The Harbor Report: Top 10 boats in Newport Harbor

I am taking a new approach to Newport Beach's most interesting boats this year by limiting the list to 10. The previous four lists have contained 20 boats, both power and sail. To qualify, the boat must have resided in Newport Harbor for most of the year and not have been on last year's list. Not an easy task in today's time and with our city's recent tideland rent increases.

Most of the boats are custom and have been in the harbor for a long time. To be honest, I am just hoping to get the listing on these boats, or at least be invited aboard.

No. 10 — DB Palomar: At 150 feet by 54 feet by 13 feet, you couldn't help notice it dredging our harbor while it made loud, almost prehistoric noises this summer. It was fantastic to have it as a guest; it had its good moments and some bad. But it served us well.

No. 9 — J 133 Tango: This year's Newport Beach's High Point winner, it is kept in the Balboa Yacht Club's marina. The owner spares no expense in keeping it in top condition with one of harbor's best helmsmen behind the wheel. Look for Tango to repeat in 2013.

No. 8 — 55-foot Vic Franck Refuge: It splashed into the Pacific Northwest in 1969. Built from wood, it has spent most of its life in Newport Harbor, always kept in pristine condition at the end of Linda Isle. Most of the summer it can be found in Catalina at Moonstone. This style of vessel always intrigues me and Refuge has been long overdue on this list.

No. 7 — 52-foot 1992 Hinckley Sou'wester Relentless: Hinckley Yachts built it as the company showboat for Europe. Consequently, it has many other custom features, including all polished welds on her exterior stainless-steel work and custom laminations in its interior joinery work. You have to love it, berthed in Balboa Marina.

No. 6 — 53-foot 1990 Nautor Swan Toboggan: Owned by a past Swan owner, it was completely restored and is in great condition. It has been seen sailing the harbor and outside most of this summer. Unfortunately, it recently migrated south to San Diego, where the slips are half the cost.

No. 5 — 44-foot 2007 Farr Tabu: Owned by her creators, this yacht is the best performance cruise I have ever seen.
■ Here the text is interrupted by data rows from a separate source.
## src/arlb_pkg.sv

```systemverilog
// Shared types and constants for the activity rate LED blinker.
// Used by arlb_csr, arlb_div and activity_rate_led_blinker; no dependencies.
`timescale 1ns / 1ps
`default_nettype none
package arlb_pkg;

   localparam int COUNT_BITS_DEF = 16;
   localparam int TIME_BITS_DEF  = 32;
   localparam int DIV_BITS_DEF   = 32;

   localparam int PER_SEC_BITS = 10;
   localparam logic [PER_SEC_BITS-1:0] PER_SEC = 10'd1000;

   localparam int CFG_BITS  = 16;
   localparam int DATA_BITS = 32;
   localparam int ADDR_BITS = 4;

   localparam logic [1:0] REG_WINDOW_MS    = 2'd0;
   localparam logic [1:0] REG_BLINK_MIN_MS = 2'd1;
   localparam logic [1:0] REG_BLINK_MAX_MS = 2'd2;

   localparam logic [CFG_BITS-1:0] WINDOW_MS_RST    = 16'd3000;
   localparam logic [CFG_BITS-1:0] BLINK_MIN_MS_RST = 16'd80;
   localparam logic [CFG_BITS-1:0] BLINK_MAX_MS_RST = 16'd600;

   typedef struct packed {
      logic [CFG_BITS-1:0] window_ms;
      logic [CFG_BITS-1:0] blink_min_ms;
      logic [CFG_BITS-1:0] blink_max_ms;
   } cfg_type;

   typedef struct packed {
      logic busy;
      logic done;
   } div_status_type;

endpackage
`default_nettype wire

```

## src/arlb_csr.sv

```systemverilog
// Configuration registers of the LED blinker behind an APB-style port.
// Depends on arlb_pkg for the register map, reset values and cfg_type.
`timescale 1ns / 1ps
`default_nettype none
module arlb_csr
   import arlb_pkg::*;
(
   input  wire logic                 clock,
   input  wire logic                 reset,
   input  wire logic                 psel,
   input  wire logic                 penable,
   input  wire logic                 pwrite,
   input  wire logic [ADDR_BITS-1:0] paddr,
   input  wire logic [DATA_BITS-1:0] pwdata,
   output logic      [DATA_BITS-1:0] prdata,
   output logic                      pready,
   output cfg_type                   cfg
);

   cfg_type    cfg_ff;
   cfg_type    cfg_in;
   logic [1:0] reg_index;
   logic       wr_en;

   assign pready    = 1'b1;
   assign reg_index = paddr[3:2];
   assign wr_en     = psel && penable && pwrite;
   assign cfg       = cfg_ff;

   always_comb begin
      cfg_in = cfg_ff;
      if (wr_en) begin
         case (reg_index)
            REG_WINDOW_MS:    cfg_in.window_ms    = pwdata[CFG_BITS-1:0];
            REG_BLINK_MIN_MS: cfg_in.blink_min_ms = pwdata[CFG_BITS-1:0];
            REG_BLINK_MAX_MS: cfg_in.blink_max_ms = pwdata[CFG_BITS-1:0];
            default:          cfg_in = cfg_ff;
         endcase
      end
   end

   always_comb begin
      case (reg_index)
         REG_WINDOW_MS:    prdata = DATA_BITS'(cfg_ff.window_ms);
         REG_BLINK_MIN_MS: prdata = DATA_BITS'(cfg_ff.blink_min_ms);
         REG_BLINK_MAX_MS: prdata = DATA_BITS'(cfg_ff.blink_max_ms);
         default:          prdata = '0;
      endcase
   end

   always_ff @(posedge clock) begin
      if (reset) begin
         cfg_ff.window_ms    <= WINDOW_MS_RST;
         cfg_ff.blink_min_ms <= BLINK_MIN_MS_RST;
         cfg_ff.blink_max_ms <= BLINK_MAX_MS_RST;
      end else begin
         cfg_ff <= cfg_in;
      end
   end

endmodule
`default_nettype wire

```

## src/arlb_div.sv

```systemverilog
// Bit-serial restoring divider, one quotient bit per cycle, shared by both
// divisions of a status tick. Depends on arlb_pkg for div_status_type.
`timescale 1ns / 1ps
`default_nettype none
module arlb_div
   import arlb_pkg::*;
#(
   parameter int DIV_BITS = DIV_BITS_DEF
) (
   input  wire logic                clock,
   input  wire logic                reset,
   input  wire logic                start,
   input  wire logic [DIV_BITS-1:0] dividend,
   input  wire logic [DIV_BITS-1:0] divisor,
   output logic      [DIV_BITS-1:0] quotient,
   output div_status_type           status
);

   localparam int CNT_BITS = $clog2(DIV_BITS + 1);

   logic [DIV_BITS-1:0] rem_ff, rem_in;
   logic [DIV_BITS-1:0] quo_ff, quo_in;
   logic [DIV_BITS-1:0] dvs_ff, dvs_in;
   logic [CNT_BITS-1:0] cnt_ff, cnt_in;
   logic                busy_ff, busy_in;
   logic                done_ff, done_in;
   logic [DIV_BITS:0]   rem_sh;
   logic [DIV_BITS:0]   diff;
   logic                ge;

   assign rem_sh = {rem_ff, quo_ff[DIV_BITS-1]};
   assign diff   = rem_sh - {1'b0, dvs_ff};
   assign ge     = rem_sh >= {1'b0, dvs_ff};

   always_comb begin
      rem_in  = rem_ff;
      quo_in  = quo_ff;
      dvs_in  = dvs_ff;
      cnt_in  = cnt_ff;
      busy_in = busy_ff;
      done_in = 1'b0;
      if (start) begin
         rem_in  = '0;
         quo_in  = dividend;
         dvs_in  = divisor;
         cnt_in  = CNT_BITS'(DIV_BITS);
         busy_in = 1'b1;
      end else if (busy_ff) begin
         rem_in = ge ? diff[DIV_BITS-1:0] : rem_sh[DIV_BITS-1:0];
         quo_in = {quo_ff[DIV_BITS-2:0], ge};
         cnt_in = cnt_ff - CNT_BITS'(1);
         if (cnt_ff == CNT_BITS'(1)) begin
            busy_in = 1'b0;
            done_in = 1'b1;
         end
      end
   end

   always_ff @(posedge clock) begin
      rem_ff <= rem_in;
      quo_ff <= quo_in;
      dvs_ff <= dvs_in;
      cnt_ff <= cnt_in;
      if (reset) begin
         busy_ff <= 1'b0;
         done_ff <= 1'b0;
      end else begin
         busy_ff <= busy_in;
         done_ff <= done_in;
      end
   end

   assign quotient    = quo_ff;
   assign status.busy = busy_ff;
   assign status.done = done_ff;

endmodule
`default_nettype wire

```

## src/activity_rate_led_blinker.sv

```systemverilog
// Top level of the activity rate LED blinker: sequencer, blink state, result register.
// Depends on arlb_pkg, arlb_csr and arlb_div.
// An activity request, a tick while stopped, and a tick with no recent activity pass from
// ST_CHECK straight to ST_DONE; a tick in the same millisecond as the window start also
// passes through ST_CMP. A tick that must work out the blink interval runs two divisions
// on the shared bit-serial divider, one quotient bit per cycle, in ST_DIV1 and ST_DIV2
// before ST_CMP, or only the first when the event rate comes out as zero. DIV_BITS is the
// larger of COUNT_BITS+10 and TIME_BITS.
// One request is in work at a time; the next one is accepted the cycle after the result
// is loaded, even while that result waits on the result register. A stalled result
// delays only the loading of the one after it.
`timescale 1ns / 1ps
`default_nettype none
module activity_rate_led_blinker
   import arlb_pkg::*;
#(
   parameter int COUNT_BITS = COUNT_BITS_DEF,
   parameter int TIME_BITS  = TIME_BITS_DEF
) (
   input  wire logic                 clock,
   input  wire logic                 reset,
   input  wire logic                 req_valid,
   output logic                      req_stall,
   input  wire logic                 req_action,
   input  wire logic [31:0]          req_time_ms,
   input  wire logic                 req_running,
   output logic                      rsp_valid,
   input  wire logic                 rsp_stall,
   output logic                      rsp_green_lamp,
   output logic                      rsp_red_led,
   input  wire logic                 psel,
   input  wire logic                 penable,
   input  wire logic                 pwrite,
   input  wire logic [ADDR_BITS-1:0] paddr,
   input  wire logic [DATA_BITS-1:0] pwdata,
   output logic      [DATA_BITS-1:0] prdata,
   output logic                      pready
);

   localparam int NUM_BITS = COUNT_BITS + PER_SEC_BITS;
   localparam int DIV_BITS = (NUM_BITS > TIME_BITS) ? NUM_BITS : TIME_BITS;

   typedef enum logic [5:0] {
      ST_IDLE  = 6'b000001,
      ST_CHECK = 6'b000010,
      ST_DIV1  = 6'b000100,
      ST_DIV2  = 6'b001000,
      ST_CMP   = 6'b010000,
      ST_DONE  = 6'b100000
   } state_type;

   cfg_type        cfg;
   div_status_type div_status;
   logic           div_start;
   logic [DIV_BITS-1:0] div_dividend, div_divisor, div_quo;

   state_type state_ff, state_in;

   logic                  act_ff, run_ff;
   logic [TIME_BITS-1:0]  now_ff;
   logic [COUNT_BITS-1:0] count_ff, count_in;
   logic [TIME_BITS-1:0]  win_start_ff, win_start_in;
   logic [TIME_BITS-1:0]  last_toggle_ff, last_toggle_in;
   logic                  phase_ff, phase_in;
   logic                  green_ff, green_in;
   logic                  red_ff, red_in;
   logic [CFG_BITS-1:0]   interval_ff, interval_in;
   logic                  rsp_valid_ff, rsp_valid_in;
   logic                  rsp_green_ff, rsp_red_ff;
   logic                  rsp_load;

   logic                  req_take;
   logic [TIME_BITS-1:0]  since_ws;
   logic [TIME_BITS-1:0]  since_lt;
   logic                  expired;
   logic [NUM_BITS-1:0]   numer;
   logic [DIV_BITS-1:0]   iv_lo;
   logic [DIV_BITS-1:0]   iv_hi;

   arlb_csr u_csr (
      .clock   (clock),
      .reset   (reset),
      .psel    (psel),
      .penable (penable),
      .pwrite  (pwrite),
      .paddr   (paddr),
      .pwdata  (pwdata),
      .prdata  (prdata),
      .pready  (pready),
      .cfg     (cfg)
   );

   arlb_div #(
      .DIV_BITS (DIV_BITS)
   ) u_div (
      .clock    (clock),
      .reset    (reset),
      .start    (div_start),
      .dividend (div_dividend),
      .divisor  (div_divisor),
      .quotient (div_quo),
      .status   (div_status)
   );

   assign req_stall = (state_ff != ST_IDLE);
   assign req_take  = req_valid && !req_stall;

   assign since_ws = now_ff - win_start_ff;
   assign since_lt = now_ff - last_toggle_ff;
   assign expired  = since_ws > TIME_BITS'(cfg.window_ms);
   assign numer    = NUM_BITS'(count_ff) * NUM_BITS'(PER_SEC);

   assign iv_lo = (div_quo < DIV_BITS'(cfg.blink_min_ms)) ? DIV_BITS'(cfg.blink_min_ms)
                                                           : div_quo;
   assign iv_hi = (iv_lo > DIV_BITS'(cfg.blink_max_ms)) ? DIV_BITS'(cfg.blink_max_ms)
                                                        : iv_lo;

   always_comb begin
      state_in       = state_ff;
      count_in       = count_ff;
      win_start_in   = win_start_ff;
      last_toggle_in = last_toggle_ff;
      phase_in       = phase_ff;
      green_in       = green_ff;
      red_in         = red_ff;
      interval_in    = interval_ff;
      div_start      = 1'b0;
      div_dividend   = DIV_BITS'(numer);
      div_divisor    = DIV_BITS'(since_ws);
      rsp_load       = 1'b0;
      rsp_valid_in   = rsp_valid_ff && rsp_stall;
      case (state_ff)
         ST_IDLE: begin
            if (req_take) begin
               state_in = ST_CHECK;
            end
         end
         ST_CHECK: begin
            state_in = ST_DONE;
            if (act_ff) begin
               if (expired) begin
                  win_start_in = now_ff;
                  count_in     = '0;
                  if (COUNT_BITS > 0) begin
                     count_in = COUNT_BITS'(1);
                  end
               end else if (count_ff != '1) begin
                  count_in = count_ff + COUNT_BITS'(1);
               end
            end else if (!run_ff) begin
               green_in = 1'b0;
               red_in   = 1'b1;
               phase_in = 1'b0;
            end else begin
               red_in = 1'b0;
               if (count_ff == '0 || expired) begin
                  count_in = '0;
                  phase_in = 1'b1;
                  green_in = 1'b1;
               end else if (since_ws == '0) begin
                  interval_in = cfg.blink_max_ms;
                  state_in    = ST_CMP;
               end else begin
                  div_start = 1'b1;
                  state_in  = ST_DIV1;
               end
            end
         end
         ST_DIV1: begin
            div_dividend = DIV_BITS'(PER_SEC);
            div_divisor  = div_quo;
            if (div_status.done) begin
               if (div_quo == '0) begin
                  interval_in = cfg.blink_max_ms;
                  state_in    = ST_CMP;
               end else begin
                  div_start = 1'b1;
                  state_in  = ST_DIV2;
               end
            end
         end
         ST_DIV2: begin
            if (div_status.done) begin
               interval_in = iv_hi[CFG_BITS-1:0];
               state_in    = ST_CMP;
            end
         end
         ST_CMP: begin
            if (since_lt >= TIME_BITS'(interval_ff)) begin
               phase_in       = !phase_ff;
               green_in       = !phase_ff;
               last_toggle_in = now_ff;
            end
            state_in = ST_DONE;
         end
         ST_DONE: begin
            if (!rsp_valid_ff || !rsp_stall) begin
               rsp_load     = 1'b1;
               rsp_valid_in = 1'b1;
               state_in     = ST_IDLE;
            end
         end
         default: begin
            state_in = ST_IDLE;
         end
      endcase
   end

   always_ff @(posedge clock) begin
      if (req_take) begin
         act_ff <= req_action;
         now_ff <= TIME_BITS'(req_time_ms);
         run_ff <= req_running;
      end
      if (rsp_load) begin
         rsp_green_ff <= green_ff;
         rsp_red_ff   <= red_ff;
      end
      interval_ff <= interval_in;
      if (reset) begin
         state_ff       <= ST_IDLE;
         count_ff       <= '0;
         win_start_ff   <= '0;
         last_toggle_ff <= '0;
         phase_ff       <= 1'b0;
         green_ff       <= 1'b0;
         red_ff         <= 1'b1;
         rsp_valid_ff   <= 1'b0;
      end else begin
         state_ff       <= state_in;
         count_ff       <= count_in;
         win_start_ff   <= win_start_in;
         last_toggle_ff <= last_toggle_in;
         phase_ff       <= phase_in;
         green_ff       <= green_in;
         red_ff         <= red_in;
         rsp_valid_ff   <= rsp_valid_in;
      end
   end

   assign rsp_valid      = rsp_valid_ff;
   assign rsp_green_lamp = rsp_green_ff;
   assign rsp_red_led    = rsp_red_ff;

   a_take_enters_check: assert property (@(posedge clock) disable iff (reset)
      req_take |=> state_ff == ST_CHECK)
      else $error("accepted request did not start evaluation");

   a_div_done_in_div_state: assert property (@(posedge clock) disable iff (reset)
      div_status.done |-> (state_ff == ST_DIV1 || state_ff == ST_DIV2))
      else $error("divider finished outside a division step");

   a_div_idle_on_start: assert property (@(posedge clock) disable iff (reset)
      div_start |-> !div_status.busy)
      else $error("divider restarted while busy");

   a_red_excludes_green: assert property (@(posedge clock) disable iff (reset)
      rsp_valid && rsp_red_led |-> !rsp_green_lamp)
      else $error("red and green lit together");

endmodule
`default_nettype wire
```

## config.mk

```make
export PLATFORM = sky130hd
export DESIGN_NAME = activity_rate_led_blinker
export DESIGN_NICKNAME = d
export VERILOG_FILES = /design/src/arlb_pkg.sv /design/src/arlb_csr.sv /design/src/arlb_div.sv /design/src/activity_rate_led_blinker.sv
export SDC_FILE = /design/constraint.sdc
export NUM_CORES = 1
export LEC_CHECK = 0
export BUFFER_PORTS_ARGS = -buffer_cell sky130_fd_sc_hd__buf_2
export CORE_MARGIN = 8
export CORE_UTILIZATION = 50
export DETAILED_ROUTE_END_ITERATION = 8
export GPL_ROUTABILITY_DRIVEN = 0
export PLACE_DENSITY_LB_ADDON = 0.2
export SLEW_MARGIN = 40
export SYNTH_ARGS = -nofsm -noshare
export SYNTH_HDL_FRONTEND = slang
export SYNTH_SLANG_ARGS = --single-unit
export TNS_END_PERCENT = 50
```

## constraint.sdc

```tcl
create_clock -name clock -period 15.8 [get_ports clock]
set_clock_uncertainty 0.2 [all_clocks]
set_input_delay 1.58 -clock clock [delete_from_list [all_inputs] [get_ports clock]]
set_output_delay 1.58 -clock clock [all_outputs]
set_load 0.05 [all_outputs]
```

==> flow_metrics.tcl, run 1 <==
set metrics [dict create \
    dr.pass1.iters 6 \
    cap_violations 0 \
    grt_pass1_wl_um 90200 \
    cts_sinks 293 \
    period_needed_ns 6.83 \
    multi_input_area_um2 13400 \
    cts-root-buf "clkbuf_16" \
    reg2reg_depth 27 \
    placed_cells 3068 \
    final_max_slew_viol_count 0 \
    ctsResizeCount 0 \
    drive_gt1_frac 0.0871 \
    fin_cells 3135 \
    finalSetupTns_ns 0 \
    die-area_um2 50300 \
    hold_buffers 0 \
    layout_setup_ws_ns 8.97 \
    rows 76 \
    antenna_left 0 \
    hpwl_um 43000 \
    hold_path_depth 2 \
    numCtsBuffers 37 \
    remaining_drc_errors 0 \
    synthToLayoutAreaGrowth_pct 9.85 \
    syn_avg_cell_area_um2 8.74 \
    slew_headroom 0.427 \
    drt_iter0_drc 1333 \
    avgViaCountPerCell 5.74 \
    async_flop_share 0 \
    start_util 0.505 \
    status "completed" \
    crit_type "reg2reg" \
    clk_latency_ns 0.55 \
    netlist_area_um2 21700 \
    design.core.area_um2 43000 \
    p_leak_nw 10.5 \
    routed_wl_um 56700 \
    crit_path_end_kind "register" \
    ys_ff_latch 293 \
    crit_required_ns 16.01 \
    overflow 0 \
    synth_edf_count 116 \
    rsz0062_at_grt "false" \
    grt.total_usage 0.219 \
    synthDistinctLibCells 88 \
    fillers 3980 \
    tightestPinTransition_ns 0.848 \
    wire_per_inst_um 18.1 \
    p_per_area_nw_per_um2 84.8 \
    dp_slack_ns 9.12 \
    hold_path.class "reg2reg" \
    cts_setup_buffers 0 \
    synthCells 2482 \
    grt_pass1_vias 17398 \
    io_buffers 78 \
    r2r-end "last_toggle_ff[6]$_SDFFE_PP0P_" \
    final.period_utilization 0.432 \
    hold_viol 0 \
    crit_arrival_ns 7.03 \
    reg2reg_from "now_ff[0]$_DFFE_PP_" \
    die_x_um 224 \
    clockBufferDepth 3 \
    yosysWarnings 0 \
    grt_start_max_net_pins 90 \
    nNetsFinal 2875 \
    seq_area_um2 7030 \
    regToRegSetupSlack_ns 8.97 \
    critPathLaunchType "register" \
    cts_tree "built" \
    die_height_um 224 \
    clock.fmax_mhz 146 \
    synth_flop_cell "dfxtp_1" \
    htree_levels 2 \
    hp-start "win_start_ff[0]$_SDFFE_PP0P_" \
    antenna_found_initial 0 \
    vias 18001 \
    cp_max_fo 30 \
    synth_seq_area_share 0.324 \
    diodes 0 \
    finalSetupViolCount 0 \
    ios 114 \
    vdd_drop_max_mv 0.0794 \
    whs_endpoint "win_start_ff[0]$_SDFFE_PP0P_" \
    path_clk_slew_ns 0.06 \
]
routing by layer:
| metal | vias to the layer above | global-route usage | wire [um] |
|---|---|---|---|
| met2 | 545 | 0.350 | 25600 |
| li1 | 8814 | - | - |
| met1 | 8530 | 0.294 | 25500 |
| met3 | 112 | 0.0380 | 3550 |
| met4 | 0 | 0.0836 | 2020 |
| met5 | - | 0 | 0 |
state kept, by name (all words and copies together), names as in the netlist:
signal          cells
u_div.rem_ff       32
interval_ff        16
u_div.busy_ff       1
rsp_valid           1
rsp_red_led         1
green_ff            1
u_csr.cfg          48
run_ff              1
win_start_ff       32
last_toggle_ff     32
rsp_green_lamp      1
u_div.dvs_ff       32
red_ff              1
count_ff           16
now_ff             32
u_div.quotient     32
act_ff              1
state_ff            6
u_div.cnt_ff        6
u_div.done_ff       1
synth_stat cells, types with 7 or more instances:
library cell / count / share of area
nand2_1: 250 / 0.043
inv_1: 233 / 0.040
nor2_1: 225 / 0.039
ha_1: 219 / 0.13
a21oi_1: 213 / 0.049
dfxtp_1: 177 / 0.16
o21ai_0: 119 / 0.027
edfxtp_1: 116 / 0.16
mux2i_1: 99 / 0.046
clkbuf_1: 62 / 0.011
fa_1: 57 / 0.053
xnor2_1: 57 / 0.023
nand3_1: 51 / 0.012
a21o_1: 45 / 0.016
nor3_1: 41 / 0.0095
nand4_1: 39 / 0.011
a211oi_1: 34 / 0.012
o211ai_1: 34 / 0.012
xor2_1: 34 / 0.014
nand2b_1: 31 / 0.0089
mux2_2: 29 / 0.015
buf_4: 23 / 0.0080
o21a_1: 22 / 0.0076
nor4_1: 21 / 0.0061
and2_1: 17 / 0.0049
and3_1: 16 / 0.0046
nor2b_1: 16 / 0.0046
a31oi_1: 13 / 0.0037
or3_1: 11 / 0.0032
buf_2: 10 / 0.0023
o2111ai_1: 9 / 0.0036
o21bai_1: 9 / 0.0031
o31ai_1: 9 / 0.0031
nand3b_1: 8 / 0.0028
or2_2: 8 / 0.0023
o21ai_1: 7 / 0.0016
cell usage in the layout (no fill, tap or decap), types with 17 or more instances in the layout:
cell       instances
ha_1             219
dfxtp_1          176
nor3_1            40
nor4_1            21
xnor2_1           57
a21oi_1          212
mux2i_1           99
nand2b_1          31
inv_1            233
a21o_1            45
o21ai_0          119
mux2_2            29
o21a_1            22
and2_1            17
edfxtp_1         116
xor2_1            34
nand3_1           51
fa_1              57
o211ai_1          34
conb_1            17
buf_2             77
clkbuf_16         40
nand2_1          249
nand4_1           39
nor2_1           224
a211oi_1          34
layout make-up:
type / instances / area share
clock inverters: 11 / 0.00693
clock buffers: 56 / 0.0483
inverters: 234 / 0.0368
well taps: 585 / 0.0307
repair buffers: 93 / 0.0215
multi-input cells: 1863 / 0.561
flip-flops and latches: 293 / 0.295
worst max-delay path by stage:
stage                   startpoint                         endpoint  slack, ns  depth (start not counted)
2_1_floorplan             paddr[2]                       prdata[10]      10.34                          4
3_3_place_gp   now_ff[0]$_DFFE_PP_   last_toggle_ff[5]$_SDFFE_PP0P_       9.21                         27
3_5_place_dp   now_ff[0]$_DFFE_PP_  last_toggle_ff[15]$_SDFFE_PP0P_       9.12                         27
4_1_cts        now_ff[0]$_DFFE_PP_  last_toggle_ff[23]$_SDFFE_PP0P_       9.06                         27
5_1_grt        now_ff[0]$_DFFE_PP_  last_toggle_ff[21]$_SDFFE_PP0P_       8.45                         27
6_report       now_ff[0]$_DFFE_PP_   last_toggle_ff[6]$_SDFFE_PP0P_       8.97                         27
logic make-up after synthesis:
logic type,count (synthesis),synth area share
AOI/OAI and AO/OA,584,0.168
xor gates and xnor gates,91,0.0367
adders and majority gates,276,0.179
buffers and inverters,341,0.0656
DFF,293,0.324
muxes,128,0.0607
other,2,0.000346
and+or+nand+nor,767,0.166
power by group:
part	switching, mW	internal, mW	total (mW)
logic	0.185	0.108	0.293
registers	0.0170	0.803	0.820
clock network	0.339	0.568	0.908
total	0.541	1.48	2.02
She cruised to South America and back and is in better than new condition. I've known one of the owners for some 36 years when we used to work together and I watched him build his first of four boats. Those boats are perfect also. Tabu is kept on Lido Peninsula.

No. 4 — 2005 San Juan 48 Salute: I first noticed this boat in Catalina this summer at White's Landing. Its gorgeous lines and dark blue hull make it a real head-turner. It is a twin-diesel boat, with two staterooms. My favorite feature are the two large settees in the cockpit that provide the perfect Catalina experience. It is berthed off Harbor Island Drive.

No. 3 — 2006 Northern Marine 84 Islander: On this expedition-style trawler, the skipper is one of Newport Beach's best, and served as project manager during her build. It has cruised Alaska to Mexico and is kept in pristine condition off Lido Village.

No. 2 — Shanakee: This 78-foot Nordland Ed Monk design splashed in 2008 and was designed for passages off the Pacific Coast and the glacial runways of the Inside Passage. It was constructed with a high-tech composite structure and just screams perfection. Built with a sailor's eye, its beauty will last longer than the best French wine. If it is in town, you can find it on the Lido Peninsula.

No. 1 — 1970 Derecktor 69-foot Rhapsody: This boat originally was built as the Exact for Burr Bartram and was used as the New York Yacht Club's committee boat for the 1983 America's Cup races in Newport, R.I. The famous vote concerning the Australian winged keel was held in her salon during that race. It is built of aluminum and was refitted in 1997. It was seen most of the summer at the end of the Balboa Peninsula.

LEN BOSE is an experienced boater, yacht broker and boating columnist.